He made it sound so simple, but this wasn’t something you could just ‘make good choices’ and veer away from. “Maru, what if…” I looked to the blue sky, wishing the clouds had all the answers and I didn’t need to voice the question. “What if I’m already her? What if time, not circumstance, is what sets me off?”
Kohana rode down the hill, guiding a horse. Hotah followed, guiding the fourth.
“Do you intend to bury the man you killed?” Kohana asked. I appreciated his bluntness. There wasn’t enough of that in the world. If something was bad, sarcasm was my shield. It was Titus’s, too. Abram’s was his faith. Maybe he was the sanest of us all…
“No, but we need his clothing,” Maru answered. “I can—”
Kohana held up a hand. “Stay with her. I’ll retrieve it.”
“The tech suit?” I whispered.
Maru nodded once. “Looks like you might need a new one.”
I wondered if we should bury him. I argued with myself about how it was right, and why I shouldn’t care what happened to the clone or his body. The entire scene replayed in my mind. Abram drawing his gun. I knew I’d only killed his clone, but for a second, I couldn’t separate the clone from the original.

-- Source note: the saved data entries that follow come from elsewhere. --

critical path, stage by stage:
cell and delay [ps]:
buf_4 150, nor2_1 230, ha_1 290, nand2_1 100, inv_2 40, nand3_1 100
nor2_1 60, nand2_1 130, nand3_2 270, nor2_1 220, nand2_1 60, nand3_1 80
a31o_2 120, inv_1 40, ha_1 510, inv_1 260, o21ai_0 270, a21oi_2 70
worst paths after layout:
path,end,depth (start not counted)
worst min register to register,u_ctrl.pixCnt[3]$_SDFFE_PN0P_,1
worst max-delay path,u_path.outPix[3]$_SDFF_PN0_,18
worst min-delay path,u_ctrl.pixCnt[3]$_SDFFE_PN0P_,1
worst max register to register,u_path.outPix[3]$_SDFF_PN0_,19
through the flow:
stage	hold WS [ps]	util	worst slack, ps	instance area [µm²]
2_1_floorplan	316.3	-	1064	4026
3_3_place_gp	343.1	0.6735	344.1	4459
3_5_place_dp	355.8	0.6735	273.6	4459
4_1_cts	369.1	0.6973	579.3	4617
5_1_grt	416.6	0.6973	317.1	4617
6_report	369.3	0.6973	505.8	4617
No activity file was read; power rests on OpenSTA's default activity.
$ cat src/rtl/audio_clkgen_pkg.sv
package audio_clkgen_pkg;

    typedef enum logic [1:0] {
        ST_WAIT = 2'd0,
        ST_ARM  = 2'd1,
        ST_RUN  = 2'd2
    } acg_state_e;

    // Master-clock cycles per bit: family base, x2 in single speed, x2 with the high divider.
    function automatic int unsigned cycles_per_bit(
        input int unsigned base_lo,
        input int unsigned base_hi,
        input logic        fam_hi,
        input logic        dbl_speed,
        input logic        hdiv
    );
        int unsigned n;
        n = fam_hi ? base_hi : base_lo;
        if (!dbl_speed) n = n * 2;
        if (hdiv)       n = n * 2;
        return n;
    endfunction

endpackage

$ cat src/rtl/acg_ctrl.sv
module acg_ctrl
    import audio_clkgen_pkg::*;
#(
    parameter int unsigned WAIT_CYC = 1024
) (
    input  logic clk,
    input  logic rst_n,
    input  logic strap_speed,
    input  logic strap_family,
    output logic cfg_dbl,
    output logic cfg_fam,
    output logic load,
    output logic run
);

    localparam int unsigned WCW = (WAIT_CYC > 1) ? $clog2(WAIT_CYC) : 1;

    acg_state_e         state_q, state_d;
    logic [WCW-1:0]     wcnt_q;
    logic               wdone;

    assign wdone = (wcnt_q == WCW'(WAIT_CYC - 1));

    // state register
    always_ff @(posedge clk or negedge rst_n) begin
        if (!rst_n) state_q <= ST_WAIT;
        else        state_q <= state_d;
    end

    // transitions
    always_comb begin
        state_d = state_q;
        unique case (state_q)
            ST_WAIT: if (wdone) state_d = ST_ARM;
            ST_ARM:  state_d = ST_RUN;
            ST_RUN:  state_d = ST_RUN;
            default: state_d = ST_WAIT;
        endcase
    end

    // outputs
    always_comb begin
        load = 1'b0;
        run  = 1'b0;
        unique case (state_q)
            ST_WAIT: load = wdone;
            ST_ARM:  run  = 1'b0;
            ST_RUN:  run  = 1'b1;
            default: run  = 1'b0;
        endcase
    end

    // strap window counter and strap latch
    always_ff @(posedge clk or negedge rst_n) begin
        if (!rst_n) begin
            wcnt_q  <= '0;
            cfg_dbl <= 1'b0;
            cfg_fam <= 1'b0;
        end else begin
            if (state_q == ST_WAIT && !wdone) wcnt_q <= wcnt_q + 1'b1;
            if (load) begin
                cfg_dbl <= strap_speed;
                cfg_fam <= strap_family;
            end
        end
    end

endmodule

$ cat src/rtl/acg_bit_div.sv
module acg_bit_div #(
    parameter int unsigned CW = 4
) (
    input  logic          clk,
    input  logic          rst_n,
    input  logic          run,
    input  logic [CW-1:0] div,
    output logic          sclk,
    output logic          wrap
);

    logic [CW-1:0] cnt_q;
    logic [CW:0]   half_up;
    logic          hi_pos;
    logic          hi_neg_q;
    logic          odd;

    assign odd     = div[0];
    assign half_up = ({1'b0, div} + 1'b1) >> 1;
    assign wrap    = run && (cnt_q == div - 1'b1);
    assign hi_pos  = ({1'b0, cnt_q} >= half_up);

    always_ff @(posedge clk or negedge rst_n) begin
        if (!rst_n)         cnt_q <= '0;
        else if (!run)      cnt_q <= '0;
        else if (wrap)      cnt_q <= '0;
        else                cnt_q <= cnt_q + 1'b1;
    end

    // Half-cycle extension for odd ratios: rise in the middle of the centre cycle.
    always_ff @(negedge clk or negedge rst_n) begin
        if (!rst_n) hi_neg_q <= 1'b0;
        else        hi_neg_q <= run && odd && (cnt_q == (div >> 1));
    end

    assign sclk = run && (hi_pos || hi_neg_q);

endmodule

$ cat src/rtl/acg_frame.sv
module acg_frame #(
    parameter int unsigned BITS = 64
) (
    input  logic clk,
    input  logic rst_n,
    input  logic run,
    input  logic wrap,
    input  logic load,
    input  logic div_in,
    output logic lrck,
    output logic frame_start,
    output logic div_sel
);

    localparam int unsigned BW = $clog2(BITS);

    logic [BW-1:0] bcnt_q;
    logic          last_bit;
    logic          boundary;

    assign last_bit = (bcnt_q == BW'(BITS - 1));
    assign boundary = run && wrap && last_bit;

    always_ff @(posedge clk or negedge rst_n) begin
        if (!rst_n) begin
            bcnt_q      <= BW'(BITS / 2);
            frame_start <= 1'b0;
            div_sel     <= 1'b0;
        end else begin
            if (!run)      bcnt_q <= BW'(BITS / 2);
            else if (wrap) bcnt_q <= bcnt_q + 1'b1;
            frame_start <= boundary;
            if (load || boundary) div_sel <= div_in;
        end
    end

    assign lrck = run && bcnt_q[BW-1];

endmodule

$ cat src/rtl/audio_clkgen.sv
module audio_clkgen
    import audio_clkgen_pkg::*;
#(
    parameter int unsigned WAIT_CYC    = 1024,
    parameter int unsigned BITS_FRAME  = 64,
    parameter int unsigned DIV_BASE_LO = 2,
    parameter int unsigned DIV_BASE_HI = 3
) (
    input  logic mclk,
    input  logic rst_n,
    input  logic strap_lr_level,
    input  logic strap_bit_level,
    input  logic div_hi,
    output logic sclk,
    output logic lrck,
    output logic sclk_oe,
    output logic lrck_oe,
    output logic frame_start
);

    localparam int unsigned MAX_DIV = 4 * ((DIV_BASE_HI > DIV_BASE_LO) ? DIV_BASE_HI : DIV_BASE_LO);
    localparam int unsigned CW      = $clog2(MAX_DIV + 1);

    logic          cfg_dbl, cfg_fam, load, run;
    logic          div_sel, wrap;
    logic [CW-1:0] div;

    acg_ctrl #(.WAIT_CYC(WAIT_CYC)) u_ctrl (
        .clk          (mclk),
        .rst_n        (rst_n),
        .strap_speed  (strap_lr_level),
        .strap_family (strap_bit_level),
        .cfg_dbl      (cfg_dbl),
        .cfg_fam      (cfg_fam),
        .load         (load),
        .run          (run)
    );

    always_comb begin
        div = CW'(cycles_per_bit(DIV_BASE_LO, DIV_BASE_HI, cfg_fam, cfg_dbl, div_sel));
    end

    acg_bit_div #(.CW(CW)) u_bit (
        .clk   (mclk),
        .rst_n (rst_n),
        .run   (run),
        .div   (div),
        .sclk  (sclk),
        .wrap  (wrap)
    );

    acg_frame #(.BITS(BITS_FRAME)) u_frame (
        .clk         (mclk),
        .rst_n       (rst_n),
        .run         (run),
        .wrap        (wrap),
        .load        (load),
        .div_in      (div_hi),
        .lrck        (lrck),
        .frame_start (frame_start),
        .div_sel     (div_sel)
    );

    assign sclk_oe = run;
    assign lrck_oe = run;

endmodule

$ cat config.mk
export PLATFORM = sky130hd
export DESIGN_NAME = audio_clkgen
export DESIGN_NICKNAME = d
export VERILOG_FILES = /design/src/rtl/audio_clkgen_pkg.sv /design/src/rtl/acg_ctrl.sv /design/src/rtl/acg_bit_div.sv /design/src/rtl/acg_frame.sv /design/src/rtl/audio_clkgen.sv
export SDC_FILE = /design/constraint.sdc
export NUM_CORES = 1
export LEC_CHECK = 0
export BUFFER_PORTS_ARGS = -buffer_cell sky130_fd_sc_hd__buf_2
export CAP_MARGIN = 25
export CORE_MARGIN = 10
export CORE_UTILIZATION = 54
export DETAILED_ROUTE_END_ITERATION = 16
export PLACE_DENSITY_LB_ADDON = 0.3
export SLEW_MARGIN = 10
export SYNTH_ARGS = -nofsm -noshare
export SYNTH_HDL_FRONTEND = slang
export SYNTH_SLANG_ARGS = --single-unit
$ cat constraint.sdc
create_clock -name mclk -period 2.35 [get_ports mclk]
set_clock_uncertainty 0.1 [all_clocks]
set_input_delay 0.235 -clock mclk [delete_from_list [all_inputs] [get_ports mclk]]
set_output_delay 0.235 -clock mclk [all_outputs]
set_load 0.01 [all_outputs]
; Yosys cells after proc, flatten, opt, wreduce, memory -nomap -nowiden
; Index checks and enable logic that the tools add are counted.
[word_totals]
output_inout_bits = 5
in_bits = 5
wordCells = 47
regBits = 27
[classes]
n_addsub = 5
eq_ne = 8
magnitude_cmp = 1
n_reduce_logical = 13
n_mux = 11
[ops]
columns = operator, n
row1 = 4-bit two-way mux, 3
row2 = 6-bit two-way mux, 2
row3 = "10-bit by 1-bit adder with 10-bit output, second input constant", 1
row4 = "10-bit == test, second input constant", 1
row5 = 1-bit logical AND, 8
row6 = "6-bit by 1-bit adder with 6-bit output, second input constant", 1
row7 = "6-bit == test, second input constant", 1
row8 = "4-bit by 1-bit adder with 5-bit output, second input constant", 1
row9 = "4-bit by 1-bit adder with 4-bit output, second input constant", 1
row10 = 4-bit by 3-bit == test with 1-bit output, 1
row11 = 4-bit == test, 1
row12 = 4-bit >= comparator, 1
row13 = "2-bit by 1-bit inequality test with 1-bit output, second input constant", 2
row14 = 2-bit case mux with 2 select lines, 1
row15 = "4-bit by 1-bit subtractor with 4-bit output, second input constant", 1
row16 = 1-bit two-way mux, 3
row17 = 3-bit two-way mux, 1
row18 = "2-bit by 1-bit == test with 1-bit output, second input constant", 1
row19 = "2-bit == test, second input constant", 1
row20 = 2-bit logical NOT, 1
row21 = 1-bit logical OR, 2
row22 = 2-bit two-way mux, 1
row23 = 2-bit OR reduction, 1
row24 = 1-bit logical NOT, 1

; Depth between registers and ports, before layout
[logic_depth]
word_depth = 9
mapped_depth = 12
ltp_nobuf = 11

; Hierarchy
; From an unflattened synthesis, not the netlist that was laid out.
[hier_totals]
cells_unflattened = 145
area_unflattened_um2 = 1594.0
[by_module_without_submodules]
columns = module, seq_area_each_um2, cells_per_inst, n_inst, area_per_inst_um2
row1 = acg_ctrl, 350.3, 58, 1, 708.2
row2 = acg_bit_div, 125.1, 50, 1, 474.2
row3 = acg_frame, 201.4, 30, 1, 365.4
row4 = audio_clkgen, 0.0, 7, 1, 46.3

==> summary.txt <==
Run status
  – Status: complete, but fails checks
  – Failing checks: negative setup slack

Global route
  – Vias in the first global route: 1221
  – GR Util All Layers: 12.60%
  – Initial antenna violation count: 0
  – Largest net degree at the start of global routing: 27
  – First-pass GRT wire length: 5554 um
  – GRT Residual Overflow: 0

Logic synthesis
  – Seq cells post-synth: 27
  – Avg Inst Size Synth: 10.14 sq um
  – Primary FF master, synth: dfrtp_1
  – Yosys warns: 0
  – Seq/Total Area, Yosys: 42.00%
  – Mapped cell area: 0.001612 sq mm
  – Unique masters post-synth: 44
  – EDFF count, synth: 0
  – Cells after Synth: 159
  – Ys async rst share: 100.0%
  – Syn Nets: 175

Setup path
  – CP max-delay cell: dfrtp_2
  – Crit-path max FO: 4
  – Largest stage delay, worst path: 0.47 ns
  – WP data required: 2.02 ns
  – Crit path DAT: 2.33 ns
  – Critical path, cell by cell: nor2_4, nor2_1, a21o_1, inv_2, ha_4, ha_1, nand2b_1, a21oi_2, nor2b_1, o21ai_1, a21boi_1, buf_2
  – Crit path kind: reg -> out
  – Startpoint Class: flip-flop
  – Reg2reg start: u_ctrl.cfg_dbl
  – CP Launch Point: u_ctrl.cfg_dbl
  – Crit. End Element: output pin

Floorplanning
  – Die ar.: 0.005570 sq mm
  – # IOs: 10
  – Placeable Area: 0.002805 sq mm
  – Initial Util: 57.45%
  – Placement Rows: 19
  – Die X-Extent: 74.63 um
  – Die Ht: 74.63 um

Placed design
  – Port bufs: 9
  – Post-DP HPWL: 2372 um
  – Global placement routability congestion: 0.8999
  – Placed Instance Area: 0.001783 sq mm

Run
  – Max_cap viols: 0

Timing
  – Fin. Hold Viols: 0
  – Final WS setup: -0.3124 ns
  – Slew margin rel.: 61.66%
  – Post-route minimum period: 2.662 ns
  – Worst-margin pin slew: 0.5738 ns
  – Period utilization: 113.3%
  – Unrepaired setup endpoints after global routing: true
  – Max Freq: 0.3756 GHz
  – Final setup fails: 1
  – Slew Limit Fails: 0

Final layout
  – ANT cells: 0
  – Most frequent cells in the layout: 23 x dfrtp_1, 21 x buf_4, 10 x xnor2_1, 10 x nand3_1
  – Most common cell after layout, fill and taps aside: dfrtp_1
  – Area Overhead vs Synth: 19.64%
  – Share of cells above drive strength 1: 29.03%
  – Fin util: 68.73%
  – Nets: 203
  – Post-route cell area: 0.001928 sq mm

Drt
  – Pre-Repair DR Iteration Count: 4
  – Via count: 1239
  – Routed vias/inst: 5.710
  – WL met3: 108 um
  – Post-route antenna net violation count: 0
  – DR WL/cell: 14.78 um
  – Initial drt markers: 109
  – Wire length on met2: 1570 um
  – Top layer in use: met4
  – Met1 wire length: 1452 um
  – Final wirelength: 3208 um
  – DRC Markers: 0

Clocking
  – Clock-pin slew on the worst setup and hold paths: 0.13 ns
  – TritonCTS clock tree: built
  – Worst-case clock buffer depth: 2
  – CTS Root Cell: clkbuf_4
  – Num CTS Buffers: 3
  – Worst-Skew Late Latency: 0.31 ns
  – CTS H-tree depth: 1
  – Clock Sinks: 27

Pwr
  – Leakage power: 0.9060 nW
  – Worst vdd ir: 0.0003748 V
  – Power Dens Cells: 347.6 mW/mm^2

Worst hold path
  – Min-Delay Path Class: in -> reg
  – Hold wc startpoint: strap_lr_level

The Abram I trained with boiled with anger and hatred. His fervent faith was his life preserver, perhaps, but Abram seemed to always be just shy of drowning. He wasn’t sane, but maybe his insanity was the sum of his experiences. Torture plus training plus exhaustion plus upgrades plus whatever else he’d endured equaled Abram.
Maybe he couldn’t help what he was any more than anyone else could. And maybe his clone was no different.
Maru watched me. “Do you want to bury him?”
I swallowed thickly. “No. That would take too much time.”
A person could rise above their past, but they couldn’t escape it. Some got trapped in the mire of what happened to them and could neither live in the present, nor envision a future.
I had no idea where I fell on that spectrum, or if I was now so burdened by my future, I was too afraid to move out of the present.